The third problem is that of control. Once inside the organization, data is typically replicated for use by different business units. The data streamed at the edge now grows in multiples, driving up costs—whether in storage or cloud fees—and is ever-changing in nature. This causes management reports to deliver inconsistent results., and business units to sometimes work at cross-purposes. There are times when newly-independent business units should look to IT for help, and this is one of them. The concept of self-service is valid, but IT still needs to maintain centralized control for company-wide functions such as compliance, authentication and standardization of data definitions.
There’s no easy answer to the dilemma of infrastructure decline. But the obvious response, to attack the problems in piecemeal fashion, clearly doesn’t work. That’s what organizations have been doing all along: bringing in faster processors, adding databases, deploying more clouds. These may offer temporary relief, but eventually they’ll just add to data complexity and congestion.
A better solution is to take a higher-level view of the goal, rather than the components, of technology. That goal: Getting the right data to the right person in the shortest possible timeframe. It shouldn’t matter where the data is or who “owns” it.
It’s well known that the best application designs start with the user experience, then work down to the bits, bytes and components to make that view happen. The technology is now in place to support that same practice, and to provide for introducing an operations layer to the IT infrastructure.
Data platforms, now appearing from a range of vendors, bear a close look from any organization struggling with an outdated or overly complex IT infrastructure. The best data platforms are cloud based and, thanks to today’s abundance of high-performance underpinnings, fully capable of handling ultra-high volumes of streaming IoT data.

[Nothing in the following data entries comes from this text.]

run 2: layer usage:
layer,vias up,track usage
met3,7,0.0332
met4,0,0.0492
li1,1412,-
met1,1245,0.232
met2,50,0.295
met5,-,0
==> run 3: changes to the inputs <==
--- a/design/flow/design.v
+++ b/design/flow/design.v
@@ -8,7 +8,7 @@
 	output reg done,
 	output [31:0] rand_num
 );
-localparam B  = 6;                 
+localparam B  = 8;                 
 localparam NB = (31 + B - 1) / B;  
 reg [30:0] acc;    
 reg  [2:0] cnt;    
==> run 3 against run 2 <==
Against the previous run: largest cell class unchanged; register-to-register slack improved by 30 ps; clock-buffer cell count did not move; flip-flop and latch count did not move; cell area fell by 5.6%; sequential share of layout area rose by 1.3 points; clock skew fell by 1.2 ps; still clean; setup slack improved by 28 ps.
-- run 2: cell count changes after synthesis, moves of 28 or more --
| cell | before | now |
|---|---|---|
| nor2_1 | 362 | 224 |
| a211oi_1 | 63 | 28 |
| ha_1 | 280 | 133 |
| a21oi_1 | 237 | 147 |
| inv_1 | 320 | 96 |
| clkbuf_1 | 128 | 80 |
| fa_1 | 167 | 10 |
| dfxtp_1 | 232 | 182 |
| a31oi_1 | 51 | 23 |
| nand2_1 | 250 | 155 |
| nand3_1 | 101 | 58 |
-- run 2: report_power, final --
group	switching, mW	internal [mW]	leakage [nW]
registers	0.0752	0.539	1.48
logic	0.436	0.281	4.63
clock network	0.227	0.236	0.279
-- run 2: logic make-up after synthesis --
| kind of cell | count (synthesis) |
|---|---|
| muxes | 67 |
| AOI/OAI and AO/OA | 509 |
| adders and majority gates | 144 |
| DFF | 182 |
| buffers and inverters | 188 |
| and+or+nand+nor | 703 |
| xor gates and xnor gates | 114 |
What follows belongs to an exercise in optimizing a design on an open flow for small area; a production flow would make more cautious choices.
In this exercise RTL edits were held to simulation tests only and were not proved equivalent to the original.
Power and IR drop assume default switching activity.

==> flow/design.v (excerpt) <==
module ddr4_access_top (
      input  wire         pr_logic_clk_clk,
      input  wire         iopll_locked,
      input  wire         pr_logic_mm_waitrequest,
      input  wire [511:0] pr_logic_mm_readdata,
      input  wire         pr_logic_mm_readdatavalid,
      output reg  [4:0]   pr_logic_mm_burstcount,
      output reg  [511:0] pr_logic_mm_writedata,
      output reg  [30:0]  pr_logic_mm_address,
      output reg          pr_logic_mm_write,
      output reg          pr_logic_mm_read,
      output reg  [63:0]  pr_logic_mm_byteenable,
      output reg          pr_logic_mm_debugaccess,
      input  wire         local_cal_success,
      input  wire         local_cal_fail,
      output wire         ddr4a_global_reset,
      output reg          pr_logic_reset,
      output reg          pr_logic_cra_waitrequest,
      output wire [31:0]  pr_logic_cra_readdata,
      output wire         pr_logic_cra_readdatavalid,
      input  wire [0:0]   pr_logic_cra_burstcount,
      input  wire [31:0]  pr_logic_cra_writedata,
      input  wire [13:0]  pr_logic_cra_address,
      input  wire         pr_logic_cra_write,
      input  wire         pr_logic_cra_read,
      input  wire [3:0]   pr_logic_cra_byteenable,
      input  wire         pr_logic_cra_debugaccess,
      input  wire         pr_logic_reset_reset_n
   );
==> flow/config.mk <==
export PLATFORM = sky130hd
export DESIGN_NAME = ddr4_access_top
export DESIGN_NICKNAME = ddr4_access_top
export VERILOG_FILES = /design/flow/design.v
export SDC_FILE = /design/flow/constraint.sdc
export NUM_CORES = 4
export LEC_CHECK = 0
export CAP_MARGIN = 20
export CORE_AREA = 10 10 290 290
export DIE_AREA = 0 0 300 300
export PLACE_DENSITY = 0.75
export SLEW_MARGIN = 20
==> flow/constraint.sdc <==
create_clock -name core_clock -period 5.0 [get_ports {pr_logic_clk_clk}]
set_input_delay 1.0000 -clock core_clock [delete_from_list [all_inputs] [get_ports {pr_logic_clk_clk}]]
set_output_delay 1.0000 -clock core_clock [all_outputs]
set_load 0.01 [all_outputs]
standard.sh (not shown) runs the stock make flow with config.mk's settings and CLKGATE_MAP_FILE= SYNTH_SCRIPT=/design/flow/synth_recipe.tcl, a recipe that flattens the netlist after the stock synthesis.
==> flow/flow/run.sh <==
#!/bin/bash
# The standard ORFS layout (standard.sh), with these changes:
# - the smallest buffer (buf_1) on every input and output port;
# - pins on met2 and met4 at the top and bottom edges (met3 at the sides);
# - one tie cell per constant instead of one per constant output;
# - a clock tree of small buffers without dummy loads.
set -euo pipefail
export CTS_ARGS="-sink_clustering_enable -repair_clock_nets -dont_use_dummy_load -buf_list {sky130_fd_sc_hd__clkbuf_8 sky130_fd_sc_hd__clkbuf_16} -root_buf sky130_fd_sc_hd__clkbuf_8 -tree_buf sky130_fd_sc_hd__clkbuf_8 -sink_clustering_buffer sky130_fd_sc_hd__clkbuf_16 -sink_clustering_size 30 -sink_clustering_max_diameter 70"
bash standard.sh "BUFFER_PORTS_ARGS=-buffer_cell sky130_fd_sc_hd__buf_1" "IO_PLACER_V=met2 met4" "SKIP_REPAIR_TIE_FANOUT=1" finish > flow_make.log 2>&1
The first run completed and failed the layout checks on setup timing.
Background: an optimization exercise with open tools, aiming at small area and a short achievable clock period. Do not read the settings as production practice.
RTL that was checked went through simulation tests only; none was proved equivalent to the original.
The clock input has no modelled driver; a real chip could not lean on it and would need a root buffer or a full tree.

Setup of P:
// lightpipe_recv
module lightpipe_recv(
    input mclk,
    input rst,
    input adat,
    output reg wclk,
    output reg [23:0] word0,
    output reg [23:0] word1,
    output reg [23:0] word2,
    output reg [23:0] word3,
    output reg [23:0] word4,
    output reg [23:0] word5,
    output reg [23:0] word6,
    output reg [23:0] word7,
    output reg [3:0] user
);
reg reset_d, reset_dd;
reg in_d, in_dd, in_ddd, in_dddd;
reg [5:0] accum;
reg dbit;
wire transition = in_dddd ^ in_ddd;
always @(posedge mclk) begin
    reset_d <= ~rst;
    reset_dd <= reset_d;
end
always @(posedge mclk)
    if (reset_dd) {in_d, in_dd, in_ddd, in_dddd} <= 4'b0;
    else {in_d, in_dd, in_ddd, in_dddd} <= {adat, in_d, in_dd, in_ddd};
always @(posedge mclk)
    if (reset_dd || transition) accum <= 6'd0;
    else accum <= accum + 6'd1;
always @(posedge mclk)
    if (reset_dd) dbit <= 1'b0;
    else if (transition) dbit <= 1'b1;
    else if (accum == 6'd4) dbit <= 1'b0;
reg [7:0] framebit;
reg nloss_d;
reg [29:1] sr;
wire stb_next = ~reset_dd & ~transition & accum[1] & ~accum[0];
reg strobe;      
always @(posedge mclk) strobe <= stb_next;
wire loss_s = accum[5];
wire resync = strobe & ~loss_s & ~nloss_d;
wire [23:0] oword = {sr[29:26], sr[24:21], sr[19:16], sr[14:11], sr[9:6], sr[4:1]};
always @(posedge mclk)
    if (!rst) nloss_d <= 1'b1;
    else if (strobe) nloss_d <= ~loss_s;
always @(posedge mclk)
    if (!rst) framebit <= 8'd0;
    else if (resync) framebit <= 8'd252;
    else if (strobe) framebit <= framebit + 8'd1;
reg at0, at128;
reg [7:0] ldw;
wire ld_next = rst & stb_next & (loss_s | nloss_d);
always @(posedge mclk) begin
    at0 <= stb_next & (~rst | (framebit == 8'd0));
  ...
For scale: roughly 620 cells after synthesis, ~260 flip-flops, about 8000 µm² of cells after synthesis.
==> module lightpipe_recv, before the edit <==
module lightpipe_recv(
    input mclk,
    input rst,
    input adat,
    output reg wclk,
    output reg [23:0] word0,
    output reg [23:0] word1,
    output reg [23:0] word2,
    output reg [23:0] word3,
    output reg [23:0] word4,
    output reg [23:0] word5,
    output reg [23:0] word6,
    output reg [23:0] word7,
    output reg [3:0] user
);
reg reset_d, reset_dd;
reg in_d, in_dd, in_ddd, in_dddd;
reg [5:0] accum;
reg dbit;
wire transition = in_dddd ^ in_ddd;
always @(posedge mclk) begin
    reset_d <= ~rst;
    reset_dd <= reset_d;
end
always @(posedge mclk)
    if (reset_dd) {in_d, in_dd, in_ddd, in_dddd} <= 4'b0;
    else {in_d, in_dd, in_ddd, in_dddd} <= {adat, in_d, in_dd, in_ddd};
always @(posedge mclk)
    if (reset_dd || transition) accum <= 6'd0;
    else accum <= accum + 6'd1;
always @(posedge mclk)
    if (reset_dd) dbit <= 1'b0;
    else if (transition) dbit <= 1'b1;
    else if (accum == 6'd4) dbit <= 1'b0;
reg [7:0] framebit;
reg nloss_d;
reg [29:1] sr;
wire stb_next = ~reset_dd & ~transition & accum[1] & ~accum[0];
reg strobe;      
always @(posedge mclk) strobe <= stb_next;
wire loss_s = accum[5];
wire resync = strobe & ~loss_s & ~nloss_d;
wire [23:0] oword = {sr[29:26], sr[24:21], sr[19:16], sr[14:11], sr[9:6], sr[4:1]};
always @(posedge mclk)
    if (!rst) nloss_d <= 1'b1;
    else if (strobe) nloss_d <= ~loss_s;
always @(posedge mclk)
    if (!rst) framebit <= 8'd0;
    else if (resync) framebit <= 8'd252;
    else if (strobe) framebit <= framebit + 8'd1;
reg at0, at128;
reg [7:0] ldw;
wire ld_next = rst & stb_next & (loss_s | nloss_d);
always @(posedge mclk) begin
    at0 <= stb_next & (~rst | (framebit == 8'd0));
    at128 <= rst & stb_next & (framebit == 8'd128);
    ldw[0] <= ld_next & (framebit == 8'd30);
    ldw[1] <= ld_next & (framebit == 8'd60);
    ldw[2] <= ld_next & (framebit == 8'd90);
    ldw[3] <= ld_next & (framebit == 8'd120);
    ldw[4] <= ld_next & (framebit == 8'd150);
    ldw[5] <= ld_next & (framebit == 8'd180);
    ldw[6] <= ld_next & (framebit == 8'd210);
    ldw[7] <= ld_next & (framebit == 8'd240);
end
wire ls = strobe & rst;
wire hs = ~strobe & rst;
wire [29:1] sr_d;
ao22 #(29) u_sr (.a({29{ls}}), .b({dbit, sr[29:2]}), .c({29{hs}}), .d(sr), .y(sr_d));
always @(posedge mclk) sr <= sr_d;
wire lu = at0 & rst;
wire hu = ~at0 & rst;
wire [3:0] user_d;
ao22 #(4) u_user (.a({4{lu}}), .b(sr[29:26]), .c({4{hu}}), .d(user), .y(user_d));
always @(posedge mclk) user <= user_d;
always @(posedge mclk)
    if (!rst) wclk <= 1'b0;
    else if (at0) wclk <= 1'b1;
    else if (at128) wclk <= 1'b0;
wire [7:0] L = ldw & {8{rst}};           
wire [7:0] L1 = ldw | {8{~rst}};         
wire [7:0] H = ~ldw & {8{rst}};          
wire [23:0] o1 = {oword[23:8], oword[7:0] | {8{~rst}}};
wire [23:0] d0, d1, d2, d3, d4, d5, d6, d7;
ao22 #(24) u_w0 (.a({24{L[0]}}), .b(oword), .c({24{H[0]}}), .d(word0), .y(d0));
ao22 #(24) u_w1 (.a({{16{L[1]}}, {8{L1[1]}}}), .b(o1), .c({24{H[1]}}), .d(word1), .y(d1));
ao22 #(24) u_w2 (.a({24{L[2]}}), .b(oword), .c({24{H[2]}}), .d(word2), .y(d2));
ao22 #(24) u_w3 (.a({{16{L[3]}}, {8{L1[3]}}}), .b(o1), .c({24{H[3]}}), .d(word3), .y(d3));
ao22 #(24) u_w4 (.a({24{L[4]}}), .b(oword), .c({24{H[4]}}), .d(word4), .y(d4));
ao22 #(24) u_w5 (.a({{16{L[5]}}, {8{L1[5]}}}), .b(o1), .c({24{H[5]}}), .d(word5), .y(d5));
ao22 #(24) u_w6 (.a({24{L[6]}}), .b(oword), .c({24{H[6]}}), .d(word6), .y(d6));
ao22 #(24) u_w7 (.a({{16{L[7]}}, {8{L1[7]}}}), .b(o1), .c({24{H[7]}}), .d(word7), .y(d7));
always @(posedge mclk) begin
    word0 <= d0; word1 <= d1; word2 <= d2; word3 <= d3;
    word4 <= d4; word5 <= d5; word6 <= d6; word7 <= d7;
end
endmodule
==> flow/config.mk <==
export PLATFORM = sky130hd
export DESIGN_NAME = lightpipe_recv
export DESIGN_NICKNAME = lightpipe_recv
export VERILOG_FILES = /design/flow/design.v
export SDC_FILE = /design/flow/constraint.sdc
export NUM_CORES = 4
export LEC_CHECK = 0
export CAP_MARGIN = 20
export CORE_MARGIN = 2
export CORE_UTILIZATION = 55
export PLACE_DENSITY = 0.7
export SETUP_SLACK_MARGIN = 1.5
export SLEW_MARGIN = 20
export SYNTH_HIERARCHICAL = 1
==> flow/constraint.sdc <==
create_clock -name core_clock -period 3.0 [get_ports {mclk}]
set_input_delay 0.6000 -clock core_clock [delete_from_list [all_inputs] [get_ports {mclk}]]
set_output_delay 0.6000 -clock core_clock [all_outputs]
set_load 0.01 [all_outputs]
standard.sh (not shown) runs the stock make flow with config.mk's settings and CLKGATE_MAP_FILE= SYNTH_SCRIPT=/design/flow/synth_recipe.tcl, a recipe that flattens the netlist after the stock synthesis.
==> flow/flow/run.sh <==
#!/bin/bash
# Standard synthesis and layout (standard.sh), except: the ports are buffered
# by the smallest buffer, and the clock tree is a two-level tree built by
# flow/cts.tcl (settings in flow/cts.env).
set -euo pipefail
HERE=$(pwd)
export BUFFER_PORTS_ARGS="-buffer_cell sky130_fd_sc_hd__buf_1"
export PRE_CTS_TCL=$HERE/flow/cts.tcl
export CLOCK_PORT=mclk
source $HERE/flow/cts.env
bash standard.sh > make.log 2>&1
Other scripts of this flow, unchanged in this note and not shown: flow/flow/cts.env, flow/flow/cts.tcl
Having completed the whole flow, P delivered a layout that passed the timing, DRC and antenna checks.
## Diff of input files: S against P
--- a/flow/design.v
+++ b/flow/design.v
@@ -16,10 +16,11 @@
 reg reset_d, reset_dd;
 reg in_d, in_dd, in_ddd, in_dddd;
 reg [5:0] accum;
 reg dbit;
 wire transition = in_dddd ^ in_ddd;
+wire strobe = accum[1] & accum[0];
 always @(posedge mclk) begin
     reset_d <= ~rst;
     reset_dd <= reset_d;
 end
 always @(posedge mclk)
@@ -34,12 +35,10 @@
     else if (accum == 6'd4) dbit <= 1'b0;
 reg [7:0] framebit;
 reg nloss_d;
 reg [29:1] sr;
 wire stb_next = ~reset_dd & ~transition & accum[1] & ~accum[0];
-reg strobe;      
-always @(posedge mclk) strobe <= stb_next;
 wire loss_s = accum[5];
 wire resync = strobe & ~loss_s & ~nloss_d;
 wire [23:0] oword = {sr[29:26], sr[24:21], sr[19:16], sr[14:11], sr[9:6], sr[4:1]};
 always @(posedge mclk)
     if (!rst) nloss_d <= 1'b1;
- S and P ended up with roughly the same area after synthesis.
- On design area, P tracks S almost exactly.
- Summary of S over P: register-to-register slack did not really move, full die area level, routed wire length shrank by about 0.5%.
- Max fmax across S and P: S
No functional check of the RTL was part of P. No run of this note takes its clock network from TritonCTS; it comes from the design's own scripts or RTL.

## afterwards: timing with drivers on the ports
Ports are ideal in the flow. The routed layouts listed here were re-timed in OpenROAD. Step 1 sets driving cells, clkbuf_16 on the clock port and buf_2 on the other inputs (assumed; they add their load-dependent delay and slew). Step 2 times the ports against the registers' clock, not the clock port: input delays grow and output delays shrink by t, the midpoint of the rising clock arrivals with the driver on. Slacks: ideal ports / drivers / drivers and shift; pairs: ideal ports / drivers.
run | shift t [ns] | setup slack, ns | worst setup path after step 2 | worst register clock-pin slew, ns
P | 0.372 | 1.481 / 1.428 / 1.144 | input to register | 0.11 / 0.11
S | 0.386 | 1.534 / 1.448 / 1.220 | input to register | 0.11 / 0.11
After both steps setup and hold are still met in every run listed. The setup slack of P, which loses most, moves by -0.053 ns with the drivers and by -0.337 ns with both steps.
Background: an optimization exercise with open tools, aiming at small area, a short achievable clock period and few clock cycles per item. Do not read the settings as production practice.
At most, simulation tests tie the RTL to the original design; equivalence was not proved.
Power figures rest on the tool's default switching activity, not on a simulated workload.

==> flow/design.v <==
`timescale 1ns / 1ps
module time_based_processor(
    input           clk,             
    input           rst_n,           
    input  [7:0]    data_in,         
    input  [2:0]    opcode,          
    input           data_valid,      
    output [15:0]   data_out,        
    output          data_ready,      
    output [3:0]    status_flags     
);
    localparam OP_NOP     = 3'b000;
    localparam OP_ADD     = 3'b001;
    localparam OP_SUB     = 3'b010;
    localparam OP_MUL     = 3'b011;
    localparam OP_SHIFT   = 3'b100;
    localparam OP_FILTER  = 3'b101;
    localparam OP_INVERT  = 3'b110;
    localparam OP_COMPARE = 3'b111;
    reg        wait_b;        
    reg        busy;          
    reg        ready;         
    reg [7:0]  x;             
    reg [2:0]  op;            
    reg [15:0] result;
    reg        flag_ovf;
    reg        flag_zero;
    wire idle = ~(wait_b | busy | ready);
    wire [7:0] b = data_in;
    function [10:0] padd;
        input [9:0] a, b;
        input       ci;
        reg   [9:0] g, p, gg, pp;
        integer i, l;
        begin
            p = a ^ b;
            g = (a & b) | {9'd0, p[0] & ci};
            gg = g;
            pp = p;
            for (l = 0; l < 4; l = l + 1)
                for (i = 9; i >= 0; i = i - 1)
                    if ((i >> l) & 1) begin
                        gg[i] = gg[i] | (pp[i] & gg[((i >> l) << l) - 1]);
                        pp[i] = pp[i] & pp[((i >> l) << l) - 1];
                    end
            padd = {gg[9], p ^ {gg[8:0], ci}};
        end
    endfunction
    wire [9:0]  t0     = {2'b00, result[15:8]};
    wire [9:0]  t1     = {2'b00, x & {8{result[0]}}};
    wire [9:0]  t2     = {1'b0, x & {8{result[1]}}, 1'b0};
    wire [9:0]  cs_s   = t0 ^ t1 ^ t2;
    wire [9:0]  cs_c   = (t0 & t1) | (t0 & t2) | (t1 & t2);
    wire [10:0] msum   = padd(cs_s, {cs_c[8:0], 1'b0}, 1'b0);
    wire [15:0] mstep  = {msum[9:0], result[7:2]};
    wire       sub = (op == OP_SUB) || (op == OP_COMPARE);
    wire [7:0] y   = b ^ {8{sub}};
    wire [10:0] sums = padd({2'b00, x}, {2'b00, y}, sub);
    wire       c   = sums[8];              
    wire       eq  = &(x ^ ~b);
    wire [2:0] s   = b[2:0];
    wire [2:0] rl  = b[3] ? -s : s;        
    wire [7:0] r1  = rl[0] ? {x[6:0], x[7]} : x;
    wire [7:0] r2  = rl[1] ? {r1[5:0], r1[7:6]} : r1;
    wire [7:0] r3  = rl[2] ? {r2[3:0], r2[7:4]} : r2;
    wire [7:0] keep_l = 8'hFF << s;
    wire [7:0] keep_r = 8'hFF >> s;
    wire [7:0] shifted = r3 & (b[3] ? keep_r : keep_l);
    reg [15:0] alu;
    reg        alu_ovf, alu_zero;
    always @(*) begin
        alu = 16'h0000; alu_ovf = 1'b0; alu_zero = 1'b0;
        case (op)
            OP_ADD:     begin alu[7:0] = sums[7:0]; alu_ovf = c;  alu_zero = ~|(x | b); end
            OP_SUB:     begin alu[7:0] = sums[7:0]; alu_ovf = ~c; alu_zero = eq; end
            OP_MUL:     begin alu[7:0] = b; alu_zero = ~|x | ~|b; end
            OP_SHIFT:   alu[7:0] = shifted;
            OP_FILTER:  alu[7:0] = x & b;
            OP_COMPARE: begin alu[1:0] = {~c, c & ~eq}; alu_zero = eq; end
            default:    alu = 16'h0000;
        endcase
    end
    always @(posedge clk or negedge rst_n) begin
        if (!rst_n) begin
            wait_b <= 1'b0;
            busy   <= 1'b0;
            ready  <= 1'b0;
        end else begin
            if (idle && data_valid) begin
                if (opcode == OP_NOP || opcode == OP_INVERT) ready <= 1'b1;
                else wait_b <= 1'b1;
            end
            if (wait_b && data_valid) begin
                wait_b <= 1'b0;
                if (op == OP_MUL) busy <= 1'b1;
                else ready <= 1'b1;
            end
            if (busy && op[1:0] == 2'b00) begin
                busy  <= 1'b0;
                ready <= 1'b1;
            end
            if (ready && data_valid) ready <= 1'b0;
        end
    end
    always @(posedge clk) begin
        if (idle) begin
            x         <= data_in;
            op        <= opcode;
            result    <= {8'h00, data_in ^ {8{opcode == OP_INVERT}}};
            flag_ovf  <= 1'b0;
            flag_zero <= 1'b0;
        end
        if (wait_b) begin
            flag_ovf  <= alu_ovf;
            flag_zero <= alu_zero;
            result    <= alu;
        end
        if (busy) begin
            op     <= op - 3'd1;
            result <= mstep;
        end
    end
    assign data_out     = result;
    assign data_ready   = ready;
    assign status_flags = {flag_ovf, flag_zero, 1'b0, ready};
endmodule
clock: 5.5 ns
lec_check: 0
abc_area: 1
cap_margin: 20
core_margin: 2
core_utilization: 40
setup_slack_margin: 2
slew_margin: 20
standard.sh (not shown) runs the stock make flow with config.mk's settings and CLKGATE_MAP_FILE= SYNTH_SCRIPT=/design/flow/synth_recipe.tcl, a recipe that flattens the netlist after the stock synthesis.
==> flow/flow/run.sh <==
#!/bin/bash
# Standard layout with two changes: plain buf_1 cells as the port buffers,
# and half adders left to abc as plain gates (flow/noha.mk).
bash standard.sh "DESIGN_CONFIG=$PWD/flow/noha.mk" "BUFFER_PORTS_ARGS=-buffer_cell sky130_fd_sc_hd__buf_1" finish > standard.log 2>&1
==> flow/flow/noha.mk <==
# The standard flow's settings, plus the half-adder cells marked don't-use so that
# synthesis leaves half adders to abc as plain gates.
include $(FLOW_CONFIG)
export DONT_USE_CELLS += sky130_fd_sc_hd__ha_1 sky130_fd_sc_hd__ha_2 sky130_fd_sc_hd__ha_4
Edit:
--- a/flow/design.v
+++ b/flow/design.v
@@ -26,37 +26,43 @@
     reg        flag_ovf;
     reg        flag_zero;
     wire idle = ~(wait_b | busy | ready);
     wire [7:0] b = data_in;
-    function [10:0] padd;
-        input [9:0] a, b;
+    function [10:0] radd;    
+        input [9:0] p, q;
         input       ci;
-        reg   [9:0] g, p, gg, pp;
-        integer i, l;
+        integer i;
+        reg cy;
         begin
-            p = a ^ b;
-            g = (a & b) | {9'd0, p[0] & ci};
-            gg = g;
-            pp = p;
-            for (l = 0; l < 4; l = l + 1)
-                for (i = 9; i >= 0; i = i - 1)
-                    if ((i >> l) & 1) begin
-                        gg[i] = gg[i] | (pp[i] & gg[((i >> l) << l) - 1]);
-                        pp[i] = pp[i] & pp[((i >> l) << l) - 1];
-                    end
-            padd = {gg[9], p ^ {gg[8:0], ci}};
+            cy = ci;
+            for (i = 0; i < 10; i = i + 1) begin
+                radd[i] = p[i] ^ q[i] ^ cy;
+                cy = (p[i] & q[i]) | (cy & (p[i] ^ q[i]));
+            end
+            radd[10] = cy;
         end
     endfunction
+    wire [10:0] a3s = {2'b00, x} + {1'b0, x, 1'b0};
+    function [9:0] pp;
+        input [1:0] d;
+        case (d)
+            2'd0: pp = 10'd0;
+            2'd1: pp = {2'b00, x};
+            2'd2: pp = {1'b0, x, 1'b0};
+            default: pp = a3s[9:0];
+        endcase
+    endfunction
+    wire [15:0] mfirst = {pp(b[1:0]), b[7:2]};
     wire [9:0]  t0     = {2'b00, result[15:8]};
     wire [9:0]  t1     = {2'b00, x & {8{result[0]}}};
     wire [9:0]  t2     = {1'b0, x & {8{result[1]}}, 1'b0};
     wire [9:0]  cs_s   = t0 ^ t1 ^ t2;
     wire [9:0]  cs_c   = (t0 & t1) | (t0 & t2) | (t1 & t2);
-    wire [10:0] msum   = padd(cs_s, {cs_c[8:0], 1'b0}, 1'b0);
+    wire [10:0] msum   = {1'b0, cs_s} + {cs_c, 1'b0};
     wire [15:0] mstep  = {msum[9:0], result[7:2]};
     wire       sub = (op == OP_SUB) || (op == OP_COMPARE);
     wire [7:0] y   = b ^ {8{sub}};
-    wire [10:0] sums = padd({2'b00, x}, {2'b00, y}, sub);
+    wire [10:0] sums = {2'b00, x} + {2'b00, y} + sub;
     wire       c   = sums[8];              
     wire       eq  = &(x ^ ~b);
     wire [2:0] s   = b[2:0];
     wire [2:0] rl  = b[3] ? -s : s;        
@@ -72,9 +78,9 @@
         alu = 16'h0000; alu_ovf = 1'b0; alu_zero = 1'b0;
         case (op)
             OP_ADD:     begin alu[7:0] = sums[7:0]; alu_ovf = c;  alu_zero = ~|(x | b); end
             OP_SUB:     begin alu[7:0] = sums[7:0]; alu_ovf = ~c; alu_zero = eq; end
-            OP_MUL:     begin alu[7:0] = b; alu_zero = ~|x | ~|b; end
+            OP_MUL:     begin alu = mfirst; alu_zero = ~|x | ~|b; end
             OP_SHIFT:   alu[7:0] = shifted;
             OP_FILTER:  alu[7:0] = x & b;
             OP_COMPARE: begin alu[1:0] = {~c, c & ~eq}; alu_zero = eq; end
             default:    alu = 16'h0000;
@@ -94,9 +100,9 @@
                 wait_b <= 1'b0;
                 if (op == OP_MUL) busy <= 1'b1;
                 else ready <= 1'b1;
             end
-            if (busy && op[1:0] == 2'b00) begin
+            if (busy && !op[1]) begin
                 busy  <= 1'b0;
                 ready <= 1'b1;
             end
             if (ready && data_valid) ready <= 1'b0;
=> The changed run went through all stages and came out clean; register-to-register slack improved by 0.13 ns; non-clock buffer count fell by 1; power rose by about 13%; clock-buffer cell count fell by 2; design area rose by about 13%; worst hold slack got worse by 0.0041 ns; die area rose by 15%; maximum frequency rose by 3.1%; combinational power rose by about 20%; core utilization fell by 0.35 points.
Testbench counts after the change, summed over its fixed seeds: cycles 14,892, ops 4,800.
For the first run of this note, only the layout was checked, not whether the RTL still works.

[re-timing with driven ports]
In the flow no input, the clock included, has a driving cell. The finished layouts below were timed again as built, in two steps.
Step 1 sets driving cells, clkbuf_16 on the clock port and buf_2 on the other inputs (assumed; they add their load-dependent delay and slew).
Step 2 moves the port delays by t, midway between the first and last clock arrival at a register: inputs arrive t later, outputs are due t later. That takes back most of the time a late clock gives input paths.
Slacks: ideal / step 1 / step 2; pairs: ideal / step 1.
run | t, ns | slack for setup (ns) | worst setup path after step 2 | clock arrival spread, ns | pins driven straight from the clock port
the first run | 0.318 | 2.187 / 2.192 / 1.877 | input to register | 0.003 / 0.004 | 1
the second run | 0.314 | 2.286 / 2.294 / 1.980 | input to register | 0.007 / 0.006 | 1
After both steps setup and hold are still met in every run listed. The setup slack of the first run, which loses most, moves by +0.005 ns with the drivers and by -0.310 ns with both steps.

They’re compatible with industry standard databases, warehouses, modeling and application development tools. And they’re capable of giving non-technical business analysts immediate insights into the data, and the trends, they want to see.
The better platforms also have ways, hidden beneath the surface, of speeding up indexing and other time-wasting techniques, and of generally making the IT infrastructure visible at every level of use, from developers up to C-levels.
Importantly, they’re compatible with all cloud types, from SaaS and PaaS to public, private and hybrid, and even with one another.
They do require a change in perspective, though, from upper management. That’s because bringing in a data platform requires an organization-wide commitment to change, and change can be difficult even for the most aggressive management teams. It’s easier to allocate budget in bits and pieces, from new hardware here to another cloud there. But that’s what brought trouble in the first place. So management first has to understand that a major degree of change is worth the time and effort. Then business units and IT will follow suit.
Beyond commitment, an operations layer will require the time of an IT-savvy team, perhaps led by the CIO or CFO, to review industry platform offerings and then to determine where best to begin with a pilot program. And throughout, they’ll want to maintain a close focus on KPIs that show that data is moving quickly and effectively through the company’s business processes.
It won’t happen overnight, of course, but a solid commitment to an operations platform brings a worthy benefit: It can finally put to bed the tail-chasing frustrations—and costs—of adding so-called point solutions to what is in fact a very large infrastructure problem.